Adaptation of Dryland Crops to Water Limitation and Climate Change: From Traits to Yield.

In the last few years we have acquired strong evidence in legume and cereal crops species adapted to the semi-arid tropics that the availability of small amount of water during the reproductive and grain filling period were critical for enhancing their grain yield under water limited conditions. We have then shown that water availability during grain filling was a consequence of a number of plant traits responsible for altering the plant water budget, and operating mostly in the absence of stress. These different traits will be reviewed as an attempt to crack the plant water budget into simpler “building blocks”. One such trait is the capacity to restrict the transpiration under high vapor pressure deficit (VPD) conditions.
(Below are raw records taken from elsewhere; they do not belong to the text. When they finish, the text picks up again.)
## src/rtl/tune_event_decoder_defines.svh

```systemverilog
// assertion macros shared by the tune event decoder files
`ifndef TUNE_EVENT_DECODER_DEFINES_SVH
`define TUNE_EVENT_DECODER_DEFINES_SVH

`ifndef SYNTH
`define TED_ASSERT_IMP(lbl, clk, rst_n, ante, cons) \
  lbl: assert property (@(posedge clk) disable iff (!rst_n) (ante) |-> (cons)) \
    else $error("tune event decoder assertion failed");
`define TED_ASSERT_NXT(lbl, clk, rst_n, ante, cons) \
  lbl: assert property (@(posedge clk) disable iff (!rst_n) (ante) |=> (cons)) \
    else $error("tune event decoder assertion failed");
`else
`define TED_ASSERT_IMP(lbl, clk, rst_n, ante, cons)
`define TED_ASSERT_NXT(lbl, clk, rst_n, ante, cons)
`endif

`endif

```

## src/rtl/ted_pkg.sv

```systemverilog
`default_nettype none

package ted_pkg;

  typedef enum logic [1:0] {
    KIND_EXTEND = 2'd0,
    KIND_REST   = 2'd1,
    KIND_NOTE   = 2'd2,
    KIND_END    = 2'd3
  } ted_kind_t;

  typedef struct packed {
    logic [7:0] duration_byte;
    logic [7:0] pitch_byte;
  } ted_in_t;

  typedef struct packed {
    ted_kind_t   event_kind;
    logic [15:0] duration_ms;
    logic [11:0] frequency_hz;
    logic [7:0]  gap_ms;
    logic        last;
  } ted_out_t;

  localparam int unsigned MAX_PAIRS = 62;

  // divider geometry: dividend bits, divisor bits, two quotient bits per step
  localparam int unsigned DIV_W     = 34;
  localparam int unsigned DVS_W     = 17;
  localparam int unsigned DIV_STEPS = DIV_W / 2;
  localparam int unsigned CNT_W     = $clog2(DIV_STEPS);

  localparam logic [DVS_W-1:0] LEN_DIVISOR  = 17'd11000;
  localparam logic [DIV_W-1:0] FREQ_DIVIDEND = 34'd10000000;
  localparam logic [7:0]       DUR_EXTEND   = 8'd255;
  localparam logic [7:0]       GAP_MIN      = 8'd239;

  typedef struct packed {
    logic load;
    logic mul;
    logic div_start;
    logic div_sel_freq;
    logic cap_len;
    logic cap_freq;
    logic out_load;
  } ted_cmd_t;

  typedef struct packed {
    logic in_note;
    logic div_done;
  } ted_status_t;

endpackage

`default_nettype wire

```

## src/rtl/ted_div.sv

```systemverilog
`default_nettype none
`include "tune_event_decoder_defines.svh"

module ted_div (
  input  wire                        clk,
  input  wire                        rst_n,
  input  wire                        start,
  input  wire [ted_pkg::DIV_W-1:0]   dividend,
  input  wire [ted_pkg::DVS_W-1:0]   divisor,
  output logic                       done,
  output logic [ted_pkg::DIV_W-1:0]  quotient
);
  import ted_pkg::*;

  logic                 busy_r;
  logic                 done_r;
  logic [CNT_W-1:0]     cnt_r;
  logic [DVS_W-1:0]     dvs_r;
  logic [DVS_W-1:0]     rem_r, rem_nxt;
  logic [DIV_W-1:0]     quo_r, quo_nxt;

  // two restoring steps per cycle; quo_r shifts dividend out, quotient in
  always_comb begin
    logic [DVS_W:0]   t;
    logic [DVS_W-1:0] r;
    logic [DIV_W-1:0] q;
    r = rem_r;
    q = quo_r;
    for (int i = 0; i < 2; i++) begin
      t = {r, q[DIV_W-1]};
      q = {q[DIV_W-2:0], 1'b0};
      if (t >= {1'b0, dvs_r}) begin
        t = t - {1'b0, dvs_r};
        q[0] = 1'b1;
      end
      r = t[DVS_W-1:0];
    end
    rem_nxt = r;
    quo_nxt = q;
  end

  always_ff @(posedge clk) begin
    if (!rst_n) begin
      busy_r <= 1'b0;
      done_r <= 1'b0;
      cnt_r  <= '0;
    end else begin
      done_r <= busy_r && (cnt_r == CNT_W'(DIV_STEPS - 1));
      if (start) begin
        busy_r <= 1'b1;
        cnt_r  <= '0;
      end else if (busy_r) begin
        if (cnt_r == CNT_W'(DIV_STEPS - 1)) begin
          busy_r <= 1'b0;
        end
        cnt_r <= cnt_r + CNT_W'(1);
      end
    end
  end

  always_ff @(posedge clk) begin
    if (start) begin
      dvs_r <= divisor;
      rem_r <= '0;
      quo_r <= dividend;
    end else if (busy_r) begin
      rem_r <= rem_nxt;
      quo_r <= quo_nxt;
    end
  end

  assign done     = done_r;
  assign quotient = quo_r;

  `TED_ASSERT_NXT(a_div_start_busy, clk, rst_n, start, busy_r)
  `TED_ASSERT_IMP(a_div_done_idle, clk, rst_n, done_r, !busy_r)

endmodule

`default_nettype wire

```

## src/rtl/ted_dp.sv

```systemverilog
`default_nettype none
`include "tune_event_decoder_defines.svh"

module ted_dp (
  input  wire                    clk,
  input  wire                    rst_n,
  input  ted_pkg::ted_cmd_t      cmd,
  output ted_pkg::ted_status_t   status,
  input  ted_pkg::ted_in_t       in_data,
  input  wire                    cfg_we,
  input  wire [7:0]              cfg_data,
  output ted_pkg::ted_out_t      out_data
);
  import ted_pkg::*;

  logic [7:0]        gap_setting_r;
  logic [7:0]        ext_cnt_r;
  logic [7:0]        pair_cnt_r;
  ted_kind_t         kind_r;
  logic [15:0]       total_r;
  logic [DVS_W-1:0]  period_r;
  logic [DIV_W-1:0]  prod_r;
  logic [15:0]       len_r;
  logic [11:0]       freq_r;
  logic [7:0]        gap_r;
  logic              last_r;
  ted_out_t          out_r;

  logic              is_end, is_ext, is_rest;
  logic [15:0]       total;
  logic [DVS_W-1:0]  period;
  logic [3:0]        gap_steps;
  logic [7:0]        gap;
  logic              hit_limit;
  ted_kind_t         kind;
  logic [DIV_W-1:0]  div_dividend;
  logic [DVS_W-1:0]  div_divisor;
  logic              div_done;
  logic [DIV_W-1:0]  div_quo;

  assign is_end  = (in_data.duration_byte == 8'd0) && (in_data.pitch_byte == 8'd0);
  assign is_ext  = (in_data.duration_byte == DUR_EXTEND) && (in_data.pitch_byte != 8'd0);
  assign is_rest = (in_data.pitch_byte == 8'd0);

  // ext*255 + dur
  assign total  = {ext_cnt_r, 8'd0} - {8'd0, ext_cnt_r} + {8'd0, in_data.duration_byte};
  assign period = DVS_W'(in_data.pitch_byte) * DVS_W'(247) + DVS_W'(4000);

  // 10 * (255 - setting), only when the setting is above 239
  assign gap_steps = 4'(DUR_EXTEND - gap_setting_r);
  assign gap       = (gap_setting_r > GAP_MIN) ?
                     ({1'b0, gap_steps, 3'b000} + {3'b000, gap_steps, 1'b0}) : 8'd0;

  assign hit_limit = ({1'b0, pair_cnt_r} + 9'd1) >= 9'(MAX_PAIRS);

  always_comb begin
    priority if (is_end) begin
      kind = KIND_END;
    end else if (is_ext) begin
      kind = KIND_EXTEND;
    end else if (is_rest) begin
      kind = KIND_REST;
    end else begin
      kind = KIND_NOTE;
    end
  end

  assign status.in_note  = (kind == KIND_NOTE);
  assign status.div_done = div_done;

  always_ff @(posedge clk) begin
    if (!rst_n) begin
      gap_setting_r <= '0;
      ext_cnt_r     <= '0;
      pair_cnt_r    <= '0;
    end else begin
      if (cfg_we) begin
        gap_setting_r <= cfg_data;
      end
      if (cmd.load) begin
        if (is_end || hit_limit) begin
          ext_cnt_r  <= '0;
          pair_cnt_r <= '0;
        end else begin
          pair_cnt_r <= pair_cnt_r + 8'd1;
          ext_cnt_r  <= is_ext ? ext_cnt_r + 8'd1 : 8'd0;
        end
      end
    end
  end

  always_ff @(posedge clk) begin
    if (cmd.load) begin
      kind_r   <= kind;
      total_r  <= total;
      period_r <= period;
      len_r    <= (kind == KIND_REST) ? total : 16'd0;
      freq_r   <= '0;
      gap_r    <= is_end ? 8'd0 : gap;
      last_r   <= is_end || hit_limit;
    end
    if (cmd.mul) begin
      prod_r <= {1'b0, 33'(total_r) * 33'(period_r)};
    end
    if (cmd.cap_len) begin
      len_r <= div_quo[15:0];
    end
    if (cmd.cap_freq) begin
      freq_r <= div_quo[11:0];
    end
    if (cmd.out_load) begin
      out_r.event_kind   <= kind_r;
      out_r.duration_ms  <= len_r;
      out_r.frequency_hz <= freq_r;
      out_r.gap_ms       <= gap_r;
      out_r.last         <= last_r;
    end
  end

  assign div_dividend = cmd.div_sel_freq ? FREQ_DIVIDEND : prod_r;
  assign div_divisor  = cmd.div_sel_freq ? period_r : LEN_DIVISOR;

  ted_div u_div (
    .clk      (clk),
    .rst_n    (rst_n),
    .start    (cmd.div_start),
    .dividend (div_dividend),
    .divisor  (div_divisor),
    .done     (div_done),
    .quotient (div_quo)
  );

  assign out_data = out_r;

  // a pair that ends the tune leaves the pair count at zero, any other one does not
  `TED_ASSERT_NXT(a_dp_last_count, clk, rst_n, cmd.load, last_r == (pair_cnt_r == 8'd0))
  `TED_ASSERT_NXT(a_dp_ext_clear, clk, rst_n, cmd.load && !is_ext, ext_cnt_r == 8'd0)

endmodule

`default_nettype wire

```

## src/rtl/ted_ctrl.sv

```systemverilog
`default_nettype none
`include "tune_event_decoder_defines.svh"

module ted_ctrl (
  input  wire                   clk,
  input  wire                   rst_n,
  input  wire                   in_valid,
  output logic                  in_ready,
  output logic                  out_valid,
  input  wire                   out_ready,
  input  ted_pkg::ted_status_t  status,
  output ted_pkg::ted_cmd_t     cmd
);
  import ted_pkg::*;

  typedef enum logic [2:0] {
    ST_IDLE,
    ST_MUL,
    ST_LEN_GO,
    ST_DIV_LEN,
    ST_DIV_FREQ,
    ST_WRITE
  } state_t;

  state_t state_r, state_nxt;
  logic   out_valid_r;

  always_comb begin
    cmd       = '0;
    state_nxt = state_r;
    in_ready  = 1'b0;
    unique case (state_r)
      ST_IDLE: begin
        in_ready = 1'b1;
        if (in_valid) begin
          cmd.load  = 1'b1;
          state_nxt = status.in_note ? ST_MUL : ST_WRITE;
        end
      end
      ST_MUL: begin
        cmd.mul   = 1'b1;
        state_nxt = ST_LEN_GO;
      end
      ST_LEN_GO: begin
        cmd.div_start = 1'b1;
        state_nxt     = ST_DIV_LEN;
      end
      ST_DIV_LEN: begin
        if (status.div_done) begin
          // length quotient ready, reuse the divider for the frequency
          cmd.cap_len      = 1'b1;
          cmd.div_start    = 1'b1;
          cmd.div_sel_freq = 1'b1;
          state_nxt        = ST_DIV_FREQ;
        end
      end
      ST_DIV_FREQ: begin
        cmd.div_sel_freq = 1'b1;
        if (status.div_done) begin
          cmd.cap_freq = 1'b1;
          state_nxt    = ST_WRITE;
        end
      end
      ST_WRITE: begin
        if (!out_valid_r || out_ready) begin
          cmd.out_load = 1'b1;
          state_nxt    = ST_IDLE;
        end
      end
      default: begin
        state_nxt = ST_IDLE;
      end
    endcase
  end

  always_ff @(posedge clk) begin
    if (!rst_n) begin
      state_r     <= ST_IDLE;
      out_valid_r <= 1'b0;
    end else begin
      state_r <= state_nxt;
      if (cmd.out_load) begin
        out_valid_r <= 1'b1;
      end else if (out_ready) begin
        out_valid_r <= 1'b0;
      end
    end
  end

  assign out_valid = out_valid_r;

  `TED_ASSERT_NXT(a_ctrl_out_load, clk, rst_n, cmd.out_load, out_valid_r)
  `TED_ASSERT_IMP(a_ctrl_div_start, clk, rst_n, cmd.div_start,
                  state_r == ST_LEN_GO || state_r == ST_DIV_LEN)

endmodule

`default_nettype wire

```

## src/rtl/tune_event_decoder.sv

```systemverilog
// flow: extend, rest and end pairs go from ST_IDLE straight to ST_WRITE; a note pair first
// passes ST_MUL, ST_LEN_GO, ST_DIV_LEN and ST_DIV_FREQ; ST_WRITE waits while a result is untaken
// a new pair is accepted only in ST_IDLE, after the last result is loaded; a note runs two
// 34-bit divisions, 17 radix-4 steps each, on one shared divider
// reset: synchronous active-low rst_n clears the pair and extension counts,
// the gap setting and the controller; the result register drops its valid
`default_nettype none

module tune_event_decoder (
  input  wire                clk,
  input  wire                rst_n,
  input  wire                in_valid,
  output logic               in_ready,
  input  ted_pkg::ted_in_t   in_data,
  output logic               out_valid,
  input  wire                out_ready,
  output ted_pkg::ted_out_t  out_data,
  input  wire                cfg_valid,
  output logic               cfg_ready,
  input  wire [7:0]          cfg_data
);
  import ted_pkg::*;

  ted_cmd_t    cmd;
  ted_status_t status;

  assign cfg_ready = 1'b1;

  ted_ctrl u_ctrl (
    .clk       (clk),
    .rst_n     (rst_n),
    .in_valid  (in_valid),
    .in_ready  (in_ready),
    .out_valid (out_valid),
    .out_ready (out_ready),
    .status    (status),
    .cmd       (cmd)
  );

  ted_dp u_dp (
    .clk      (clk),
    .rst_n    (rst_n),
    .cmd      (cmd),
    .status   (status),
    .in_data  (in_data),
    .cfg_we   (cfg_valid),
    .cfg_data (cfg_data),
    .out_data (out_data)
  );

endmodule

`default_nettype wire
```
It has high relevance for both drought adaptation and climate change adaptation where an increase in VPD is expected. Data will be presented on the genetic variation in different species, on the methods to measure them, and on the possible mechanisms underlying this trait. In particular we will show the close relationship between the differences in the capacity to restrict transpiration under high VPD and differences in aquaporin gene expression in leaves and roots. From a breeding application perspective, we will show the close linkages between some of these traits and QTLs related to drought adaptation (staygreen in sorghum, terminal drought tolerance in pearl millet). We will also show the current development of a large scale phenotyping platform to target these “building blocks”. Because drought adaptation is complex, crop simulation modelling comes here as a critical tool to test the values of such traits, or trait-by-management combinations, on yield across locations, and then to guide trait breeding and agronomic management targets. Crop simulations will then be presented on several traits and trait-by-management combinations.